Лиам резко останавливается и переводит дыхание.
Я замираю в ужасе, представляя себе эту картину. Его мать кричала. Его отец горел. Брат поднял руку и нажал на курок, направив пистолет в голову отца.
Это было милосердным, но какую цену, должно быть, заплатил Киллиан, живя с этим с тех пор.
Не могу себе представить.
— Мы похоронили то, что осталось от моего отца, под почерневшими ветвями дерева, на котором он умер, а потом мы с Киллианом отправились на поиски тех, кто убил его. Взяли пистолет, машину моей тети и поехали обратно в город. Найти Эоина и его банду оказалось нетрудно — они зависали в баре. Праздновали. У меня был нож для мяса, а у Киллиана — пистолет. Мы были обычными мальчишками, обезумевшими от горя и точно не способными противостоять полудюжине взрослых мужчин.
— Сколько тебе было лет? — спрашиваю в тяжелую паузу.
— Тринадцать.
У меня скучивает живот.
— Нас выволокли на улицу, отобрали оружие и некоторое время пинали ногами забавы ради. Потом связали и отвезли обратно на ферму.

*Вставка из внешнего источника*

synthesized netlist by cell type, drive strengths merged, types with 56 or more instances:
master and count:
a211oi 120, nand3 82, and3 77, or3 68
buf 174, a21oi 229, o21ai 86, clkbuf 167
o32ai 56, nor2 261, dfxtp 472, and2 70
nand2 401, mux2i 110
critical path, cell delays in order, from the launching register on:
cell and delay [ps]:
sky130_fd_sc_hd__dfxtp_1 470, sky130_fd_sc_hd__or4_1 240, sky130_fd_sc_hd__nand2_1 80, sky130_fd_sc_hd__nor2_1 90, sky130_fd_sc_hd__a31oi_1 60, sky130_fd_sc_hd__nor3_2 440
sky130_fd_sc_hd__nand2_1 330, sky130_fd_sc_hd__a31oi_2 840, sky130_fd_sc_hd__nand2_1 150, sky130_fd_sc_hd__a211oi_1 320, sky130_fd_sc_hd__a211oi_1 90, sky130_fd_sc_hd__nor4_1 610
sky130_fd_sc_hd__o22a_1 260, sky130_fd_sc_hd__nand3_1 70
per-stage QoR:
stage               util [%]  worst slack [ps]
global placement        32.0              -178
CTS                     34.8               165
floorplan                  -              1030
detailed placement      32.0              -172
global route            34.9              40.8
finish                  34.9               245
<file path="src/shared/fsp_pkg.sv">
package fsp_pkg;

    // register indices, byte address is four times the index
    localparam logic [7:0] CMD_IDX = 8'h37;
    localparam logic [7:0] LOCK_IDX = 8'h38;
    localparam logic [7:0] DATA_IDX = 8'h39;
    localparam logic [7:0] PTR_IDX = 8'h3A;
    localparam logic [7:0] STORE_IDX = 8'h3B;
    localparam logic [7:0] LOAD_IDX = 8'h3C;

    // control register bit positions
    localparam int BUSY_BIT = 6;
    localparam int SIG_BIT = 5;
    localparam int RRE_BIT = 4;
    localparam int LCK_BIT = 3;
    localparam int PGW_BIT = 2;
    localparam int PGE_BIT = 1;

    // accepted low five bit patterns
    localparam logic [4:0] PAT_RRE = 5'h11;
    localparam logic [4:0] PAT_LCK = 5'h09;
    localparam logic [4:0] PAT_PGW = 5'h05;
    localparam logic [4:0] PAT_PGE = 5'h03;
    localparam logic [4:0] PAT_EN = 5'h01;

    localparam logic [2:0] STORE_WIN = 3'h4;
    localparam logic [1:0] LOAD_WIN = 2'h3;
    localparam logic [7:0] CTRL_RST = 8'h00;
    localparam logic [7:0] LOCK_RST = 8'hFF;
    localparam logic [7:0] STALLING_FLASH_SECTION_FIRST_PAGE = 8'hE0;
    localparam logic [15:0] ERASED_WORD = 16'hFFFF;

    typedef enum logic [1:0] {
        FSP_IDLE,
        FSP_ARMED,
        FSP_BUSY
    } fsp_phase_e;

    typedef struct packed {
        logic erase;
        logic write;
        logic [7:0] page;
    } fsp_flash_req_s;

    typedef struct packed {
        logic ext_prog_block;
        logic ext_verify_block;
        logic fuse_locked;
        logic boot_lock_locked;
    } fsp_lock_s;

    typedef struct packed {
        fsp_phase_e phase;
        logic [5:1] cmd;
        logic en;
        logic busy;
        logic [2:0] st_win;
        logic [1:0] ld_win;
        logic stall;
        logic dp_wr;
        logic [7:0] dp_idx;
        logic [15:0] data;
        logic [15:0] zptr;
        logic [7:0] lock;
        logic [63:0] valid;
        logic [63:0][15:0] words;
        logic [31:0] rdata;
        logic ready;
        logic resp;
        fsp_flash_req_s req;
        logic [15:0] brd;
        fsp_lock_s lk;
    } fsp_state_s;

    localparam fsp_state_s FSP_STATE_RST = '{
        phase: FSP_IDLE,
        cmd: CTRL_RST[5:1],
        en: CTRL_RST[0],
        lock: LOCK_RST,
        ready: 1'b1,
        brd: ERASED_WORD,
        default: '0
    };

endpackage

</file>
<file path="src/hdl/fsp_ctrl.sv">
// Register access over AHB-Lite and the address map were decided locally.
module fsp_ctrl (
    // clock and reset
    input wire logic ref_clk,
    input wire logic sys_rst,
    // ahb-lite slave
    input wire logic hsel,
    input wire logic [31:0] haddr,
    input wire logic [1:0] htrans,
    input wire logic hwrite,
    input wire logic [2:0] hsize,
    input wire logic [31:0] hwdata,
    input wire logic hready,
    output logic [31:0] hrdata,
    output logic hreadyout,
    output logic hresp,
    // fuses and signature row, same clock domain
    input wire logic no_boot_section,
    input wire logic self_program_fuse,
    input wire logic [7:0] fuse_byte,
    input wire logic [7:0] sig_row_data,
    output logic [4:0] sig_row_addr,
    input wire logic chip_erase,
    // flash array side
    input wire logic flash_done,
    output fsp_pkg::fsp_flash_req_s flash_req,
    input wire logic [5:0] buf_rd_index,
    output logic [15:0] buf_rd_data,
    // status
    output logic section_busy_flag,
    output fsp_pkg::fsp_lock_s lock_status
);
    import fsp_pkg::*;

    // ************************************************************
    // state
    // ************************************************************
    fsp_state_s s_reg;
    fsp_state_s s_next;

    logic [4:0] low_bits;
    logic pat_ok;
    logic store_allowed;
    logic [7:0] page;
    logic [5:0] word;
    logic [7:0] load_byte;

    assign low_bits = hwdata[4:0];
    assign page = s_reg.zptr[14:7];
    assign word = s_reg.zptr[6:1];

    // ************************************************************
    // next state
    // ************************************************************
    always_comb begin
        s_next = s_reg;
        s_next.req.erase = 1'b0;
        s_next.req.write = 1'b0;
        s_next.resp = 1'b0;

        // only these patterns may arm a command
        pat_ok = (low_bits == PAT_RRE) || (low_bits == PAT_LCK) ||
                 (low_bits == PAT_PGW) || (low_bits == PAT_PGE) ||
                 (low_bits == PAT_EN);

        // no boot section: the fuse must be programmed (low)
        store_allowed = !no_boot_section || !self_program_fuse;

        // store and load windows run down one count per core cycle
        if (s_reg.phase == FSP_ARMED) begin
            if (s_reg.st_win != 3'h0) begin
                s_next.st_win = s_reg.st_win - 3'h1;
            end
            if (s_reg.ld_win != 2'h0) begin
                s_next.ld_win = s_reg.ld_win - 2'h1;
            end
            if (s_reg.st_win == 3'h1) begin
                // window lapsed unused: drop command and enable
                s_next.phase = FSP_IDLE;
                s_next.cmd = CTRL_RST[5:1];
                s_next.en = 1'b0;
            end
        end

        // erase or write finished in the array
        if (s_reg.phase == FSP_BUSY && flash_done) begin
            s_next.phase = FSP_IDLE;
            s_next.en = 1'b0;
            s_next.cmd = CTRL_RST[5:1];
            s_next.stall = 1'b0;
            if (s_reg.cmd[PGW_BIT]) begin
                // the buffer is spent once written to a page
                s_next.valid = '0;
            end
        end

        // ********************************************************
        // data phase
        // ********************************************************
        if (s_reg.dp_wr) begin
            s_next.dp_wr = 1'b0;
            case (s_reg.dp_idx)
                CMD_IDX: begin
                    // while an operation runs every command is refused
                    if (s_reg.phase != FSP_BUSY && pat_ok) begin
                        s_next.phase = FSP_ARMED;
                        s_next.en = 1'b1;
                        s_next.cmd[4:1] = low_bits[4:1];
                        s_next.cmd[SIG_BIT] = hwdata[SIG_BIT] &&
                                              (low_bits == PAT_EN);
                        s_next.st_win = STORE_WIN;
                        s_next.ld_win = LOAD_WIN;
                        if (low_bits == PAT_RRE) begin
                            s_next.valid = '0;
                        end
                    end
                end
                DATA_IDX: begin
                    s_next.data = hwdata[15:0];
                end
                PTR_IDX: begin
                    s_next.zptr = hwdata[15:0];
                end
                STORE_IDX: begin
                    if (s_reg.phase == FSP_ARMED) begin
                        // window used: close it whatever happens
                        s_next.phase = FSP_IDLE;
                        s_next.cmd = CTRL_RST[5:1];
                        s_next.en = 1'b0;
                        s_next.st_win = 3'h0;
                        s_next.ld_win = 2'h0;
                        if (!store_allowed) begin
                            s_next.en = 1'b0;
                        end else if (s_reg.cmd[SIG_BIT]) begin
                            s_next.en = 1'b0;
                        end else if (s_reg.cmd[RRE_BIT]) begin
                            s_next.busy = 1'b0;
                        end else if (s_reg.cmd[LCK_BIT]) begin
                            // bits only go 1 to 0; top two stay 1
                            s_next.lock = s_reg.lock &
                                {2'b11, s_reg.data[5:0]};
                        end else if (s_reg.cmd[PGW_BIT] ||
                                     s_reg.cmd[PGE_BIT]) begin
                            s_next.phase = FSP_BUSY;
                            s_next.en = 1'b1;
                            s_next.cmd = s_reg.cmd;
                            s_next.req.write = s_reg.cmd[PGW_BIT];
                            s_next.req.erase = s_reg.cmd[PGE_BIT];
                            s_next.req.page = page;
                            if (page < STALLING_FLASH_SECTION_FIRST_PAGE) begin
                                s_next.busy = 1'b1;
                            end else begin
                                // hold off the next transfer until done
                                s_next.stall = 1'b1;
                            end
                        end else begin
                            s_next.words[word] = s_reg.data;
                            s_next.valid[word] = 1'b1;
                            s_next.busy = 1'b0;
                        end
                    end
                end
                default: begin
                    // lock and load bytes are read-only here, others unmapped
                    s_next.dp_wr = 1'b0;
                end
            endcase
        end

        // apart from sys_rst, only chip erase brings programmed lock bits back to 1
        if (chip_erase) begin
            s_next.lock = LOCK_RST;
        end

        // ********************************************************
        // load result
        // ********************************************************
        load_byte = 8'h00;
        if (s_reg.phase == FSP_ARMED && s_reg.ld_win != 2'h0) begin
            if (s_reg.cmd[SIG_BIT]) begin
                load_byte = sig_row_data;
            end else if (s_reg.cmd[LCK_BIT]) begin
                load_byte = s_reg.zptr[0] ? s_reg.lock
                                          : fuse_byte;
            end
        end

        // ********************************************************
        // address phase
        // ********************************************************
        if (hsel && htrans[1] && hready) begin
            s_next.dp_wr = hwrite;
            s_next.dp_idx = haddr[9:2];
            // reads other than the load byte see the value after any write in flight
            case (haddr[9:2])
                CMD_IDX: begin
                    s_next.rdata = {24'h0, 1'b0, s_next.busy,
                                    s_next.cmd, s_next.en};
                end
                LOCK_IDX: begin
                    s_next.rdata = {24'h0, s_next.lock};
                end
                DATA_IDX: begin
                    s_next.rdata = {16'h0, s_next.data};
                end
                PTR_IDX: begin
                    s_next.rdata = {16'h0, s_next.zptr};
                end
                LOAD_IDX: begin
                    s_next.rdata = {24'h0, load_byte};
                end
                default: begin
                    s_next.rdata = 32'h0;
                end
            endcase
        end

        s_next.ready = !s_next.stall;

        // ********************************************************
        // status outputs
        // ********************************************************
        s_next.brd = s_next.valid[buf_rd_index] ?
                     s_next.words[buf_rd_index] : ERASED_WORD;
        s_next.lk.ext_prog_block = !s_next.lock[0];
        s_next.lk.fuse_locked = !s_next.lock[0];
        s_next.lk.ext_verify_block = s_next.lock[1:0] == 2'b00;
        s_next.lk.boot_lock_locked = s_next.lock[1:0] == 2'b00;
    end

    // ************************************************************
    // registers
    // ************************************************************
    always_ff @(posedge ref_clk or posedge sys_rst) begin
        if (sys_rst) begin
            s_reg <= FSP_STATE_RST;
        end else begin
            s_reg <= s_next;
        end
    end

    // ************************************************************
    // outputs
    // ************************************************************
    assign hrdata = s_reg.rdata;
    assign hreadyout = s_reg.ready;
    assign hresp = s_reg.resp;
    assign sig_row_addr = s_reg.zptr[5:1];
    assign flash_req = s_reg.req;
    assign buf_rd_data = s_reg.brd;
    // the array must refuse shared-section access on this level
    assign section_busy_flag = s_reg.busy;
    assign lock_status = s_reg.lk;

endmodule // fsp_ctrl

</file>
<file path="config.mk">
export PLATFORM = sky130hd
export DESIGN_NAME = fsp_ctrl
export DESIGN_NICKNAME = d
export VERILOG_FILES = /design/src/shared/fsp_pkg.sv /design/src/hdl/fsp_ctrl.sv
export SDC_FILE = /design/constraint.sdc
export NUM_CORES = 2
export LEC_CHECK = 0
export BUFFER_PORTS_ARGS = -buffer_cell sky130_fd_sc_hd__buf_2
export CAP_MARGIN = 30
export CORE_AREA = 2 2 496 498
export CTS_CLUSTER_SIZE = 30
export DETAILED_ROUTE_END_ITERATION = 6
export DIE_AREA = 0 0 498 500
export SKIP_CTS_REPAIR_TIMING = 1
export SLEW_MARGIN = 5
export SYNTH_ARGS = -nofsm -noshare
export SYNTH_HDL_FRONTEND = slang
export SYNTH_SLANG_ARGS = --single-unit
</file>
<file path="constraint.sdc">
create_clock -name ref_clk -period 65.7 [get_ports ref_clk]
set_clock_uncertainty 0.05 [all_clocks]
set_input_delay 13.14 -clock ref_clk [delete_from_list [all_inputs] [get_ports ref_clk]]
set_output_delay 13.14 -clock ref_clk [all_outputs]
set_load 0.1 [all_outputs]
</file>
* Word-level counts from Yosys, hierarchy flattened
Cells that the tools add are included.
Word-level totals: register bits after elaboration 1213, input port bits 100, output and inout bits 70
Operators by class: add/sub/neg operators 2, order comparisons 4, equality and inequality tests 18, multiplexer cells 75, bitwise operators 5, reductions and logical operators 21
Operator list (number):
- 1096-bit two-way mux | 4
- 1088-bit two-way mux | 2
- 1128-bit two-way mux | 1
- 1024-bit bitwise mux | 1
- 1024-bit two-way mux | 1
- 64-bit two-way mux | 4
- 64-bit case mux with 2 select lines | 1
- 8-bit two-way mux | 13
- 16-bit binary-select mux with 6-bit select | 1
- 16-bit demux with 6-bit select | 1
- 16-bit two-way mux | 6
- 10-bit two-way mux | 8
- 16-bit case mux with 5 select lines | 1
- 8-bit by 6-bit equality test with 1-bit output (second input constant) | 9
- 64-bit bitwise OR | 1
- 1-bit two-way mux | 18
- 9-bit two-way mux | 2
- 8-bit case mux with 2 select lines | 1
- 15-bit two-way mux | 1
- 6-bit by 7-bit < comparator with 1-bit output (second input constant) | 2
- 7-bit two-way mux | 2
- 5-bit two-way mux | 2
- 5-bit case mux with 2 select lines | 1
- 8-bit bitwise AND | 1
- other kinds (25) | 41

* Depth between registers and ports, before layout
depth in word-level cells 16, depth in mapped cells 15, depth with buffers taken out 10

* Least setup slack after synthesis
No wires, ideal clock.
kind input port to flip-flop, start point input port buf_rd_index[0], end point register s_reg, in the netlist buf_rd_data[3], arrival 15.857 ns, required time 65.571 ns, slack 49.714 ns, cell stages on the path 12, buffers on the path 6, cells stage by stage buf_2 > clkinv_1 > buf_2 > buf_1 > clkbuf_1 > clkbuf_1 > buf_1 > mux2i_1 > nor2_1 > o311ai_0 > o211ai_1 > a41o_1
RTL lines:
- from (decl) | line fsp_ctrl.sv:27 | input wire logic [5:0] buf_rd_index,
- to (signal assigned) | line fsp_ctrl.sv:238 | s_reg <= s_next;
- to (decl) | line fsp_ctrl.sv:38 | fsp_state_s s_reg;

==> metrics.txt <==
Critical Path Max Stage Delay 0.92 ns; Warnings, synthesis 0; fin util 28.7%; most frequent cells in the layout nand2_1, dfrtp_1, o21ai_0; crit-path leading delay family simple AND/OR/NAND/NOR gates; Startpoint Class input port; row count 182; Via Count 57.1k; max reg flops 1138; area of the multi-input gates 27900 um^2; critical path required time 66.33 ns; status complete, no violations; final hold vios 0; synth-to-layout area growth 15.5%; Clk pwr share 46.5%; switch share 28.3%; Worst Max-Slew Pin Slew 1.17 ns; die width 498 um; fmax 56.4 MHz; hold path start s_reg[168]; CTS Buffer Depth 3; drt drc 0; Routed WL 296000 um; Final WS setup 47.96 ns; worst skew pair latency 0.83 ns; Post-synth EDFFs 0; Logic pwr share 10.5%; fin crit share 27.0%; vias in the first global route 54.2k; Top Ports 170; wire per inst 30.3 um; maximum vdd drop 0.0000296 V; Port-buffer cells 108; Internal Power 1.25 mW; RSZ-0062 raised after global routing false; layout cells sized above 1 17.6%; pre-CTS setup slack 47.33 ns; mapped cell area 60700 um^2; DRT iter0 DRCs 8352; Setup-failing EPs final 0; part of the power in registers 43.0%; TritonRoute pass-1 iters 6; Buf/Inv on CP 4; GP Congestion 1.02; Crit Path Category input port to register; DIE HEIGHT 500 um; Final min period 17.74 ns; max-slew violation count 0; Syn Area/Cell 9.37 um^2; FILL cells 25.5k; H-tree level count 4; Register-to-Register Setup Slack 59.18 ns; r2r endpoint buf_rd_data[14]; worst-path maximum fanout 29; Sink Count 1197; ys async rst share 100%; Cells after Synth 6478; vias per cell 5.85; first-pass GRT wire length 415000 um; hold endpoint s_reg[168]; grt ovf 0; initial antenna violation count 15; largest net degree at the start of global routing 172; post-synthesis sequential area ratio 49.4%; Netlist cell types 106; FF+latch area 30000 um^2; Clock Pin Slew Worst Setup and Hold Paths 0.06 ns; CTS tree yes; core area 244000 um^2; CP endpoint kind register; top_reg_cell synth dfrtp_1; Die Area 249000 um^2; most common cell type on the critical path buf_4; clock root buffer clkbuf_16; slowest cell on the critical path a2111oi_1; worst-path cell chain buf_2 > a211o_1 > nor4_2 > buf_4 > buf_4 > nand4_2 > a21oi_1 > and2_1 > a211oi_1 > a2111oi_1 > o41ai_4 > buf_4 > or4b_1; Hold Path Class register to register; FF-to-FF Start s_reg[1200]; Pwr Density 24.9 nW/um^2; Num CTS Buffers 136; Seq cells post-synth 1197; setup tns final 0 ns; sw power 0.494 mW; initial core utilization 24.8%; hold path cells 2; Routed Antenna Nets 0; commonest non-fill, non-tap cell in the layout nand2_1; max cap viols 0; CP Data Arrival Time 18.37 ns; Final #Nets 6516; Worst slew margin 22.1%; R2R cell count 14; aggregate global-route resource usage 22.9%; LEAKAGE 31.4 nW; dpl hpwl 194000 um
-- worst min-delay path, delay by kind of cell, from the launching register on --
family / cells / cell delay [ns]
flops: 1 / 0.32
simple gates: 2 / 0.10
-- cell families (layout without fill, tap and decap cells) --
kind of cell             count (synthesis)  count (layout)  share of synthesized area [%]
flip-flops                            1197            1197                           49.4
multiplexers                           416             416                           8.02
adder cells (fa/ha/maj)                  4               4                         0.0783
AND/OR/NAND/NOR                       2347            2347                           17.7
other                                    1              36                        0.00618
buffers and inverters                  747             775                           5.20
AO/OA/AOI/OAI                         1763            1763                           19.6
XOR/XNOR                                 3               3                         0.0433
-- per-layer routing --
layer,track usage [%],part of all wire (%),up-vias
met5,0,0.018,-
met4,16.0,7.9,10
met3,8.36,13,1115
met2,32.8,42,4164
met1,28.4,38,28616
li1,-,-,23216
-- synthesized netlist by cell type, types with 26 or more instances --
| cell | number | area (um^2) |
|---|---|---|
| and3_1 | 34 | 213 |
| dfrtp_1 | 1172 | 29300 |
| a32oi_1 | 26 | 228 |
| nor4_1 | 53 | 332 |
| mux4_2 | 26 | 586 |
| nor2_1 | 323 | 1210 |
| o211ai_1 | 102 | 766 |
| a31oi_1 | 42 | 263 |
| buf_1 | 53 | 199 |
| nand2b_1 | 29 | 181 |
| clkbuf_1 | 466 | 1750 |
| a22o_1 | 49 | 429 |
| a211oi_1 | 37 | 278 |
| nand2_1 | 1313 | 4930 |
| inv_1 | 99 | 372 |
| o31ai_1 | 63 | 473 |
| mux2i_1 | 93 | 931 |
| nand3_1 | 129 | 646 |
| o21ai_0 | 668 | 3340 |
| o221ai_1 | 54 | 473 |
| o32ai_1 | 37 | 324 |
| buf_2 | 48 | 240 |
| o311ai_0 | 28 | 245 |
| or3_1 | 44 | 275 |
| nand4_1 | 74 | 463 |
| mux2_2 | 294 | 3310 |
| a21oi_1 | 163 | 816 |
| a22oi_1 | 31 | 233 |
| buf_4 | 72 | 541 |
| nor3_1 | 144 | 721 |
| o22ai_1 | 67 | 419 |
-- worst max path at each step --
stage / to / cells after the start / slack [ns] / from
2_1_floorplan: flash_req[0] / 1 / 18.83 / sys_rst
4_1_cts: buf_rd_data[14] / 13 / 48.15 / self_program_fuse
3_3_place_gp: buf_rd_data[8] / 11 / 47.38 / buf_rd_index[0]
5_1_grt: buf_rd_data[14] / 13 / 47.98 / self_program_fuse
3_5_place_dp: buf_rd_data[14] / 13 / 47.33 / self_program_fuse
6_report: buf_rd_data[14] / 13 / 47.96 / self_program_fuse
-- area by class of cell --
type	count	share of cell area, %
Timing Repair Buffer	423	4.38
Inverter	105	0.594
Sequential cell	1197	42.8
Clock inverter	40	0.848
Antenna cell	19	0.0678
Multi-Input combinational cell	4550	39.7
Clock buffer	207	5.82
Tap cell	3220	5.75
-- through the flow --
| stage | hold slack [ns] | area (um^2) | total power, mW | cells |
|---|---|---|---|---|
| 4_1_cts | 0.412 | 69900 | 1.74 | 9725 |
| 6_report | 0.410 | 70100 | 1.75 | 9761 |
| 2_1_floorplan | 0.376 | 60800 | 0.857 | 6494 |
| 3_5_place_dp | 0.398 | 65200 | 0.936 | 9478 |
| 5_1_grt | 0.430 | 70100 | 1.78 | 9749 |
| 3_3_place_gp | 0.390 | 65000 | 0.935 | 9461 |
-- power groups by stage --
stage	registers, mW	clock network (mW)	logic, mW
floorplan	0.761	0	0.0954
global placement	0.763	0	0.171
detailed placement	0.764	0	0.173
CTS	0.750	0.816	0.173
global route	0.750	0.845	0.184
finish	0.750	0.812	0.183
No activity file was read; power rests on OpenSTA's default activity.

Его голос падает на октаву.
— По мою душу они обломали почерневшие ветки того самого гребаного дерева. Срезали их и сточили. Затем повалили меня на землю и вонзили один кол в мой живот, а другой — в плечо, придавливая меня камнем в грязь. Киллиану повезло меньше. В пистолете отца оставалось пять пуль. Они перекинули веревку через высокую ветку дерева, подвесили брата за запястья и пнули его, чтобы он раскачивался. Чтобы Макграт использовал его в качестве живой мишени для стрельбы. Он ни разу не промахнулся.
— Господи Иисусе, — в ужасе выкрикиваю я.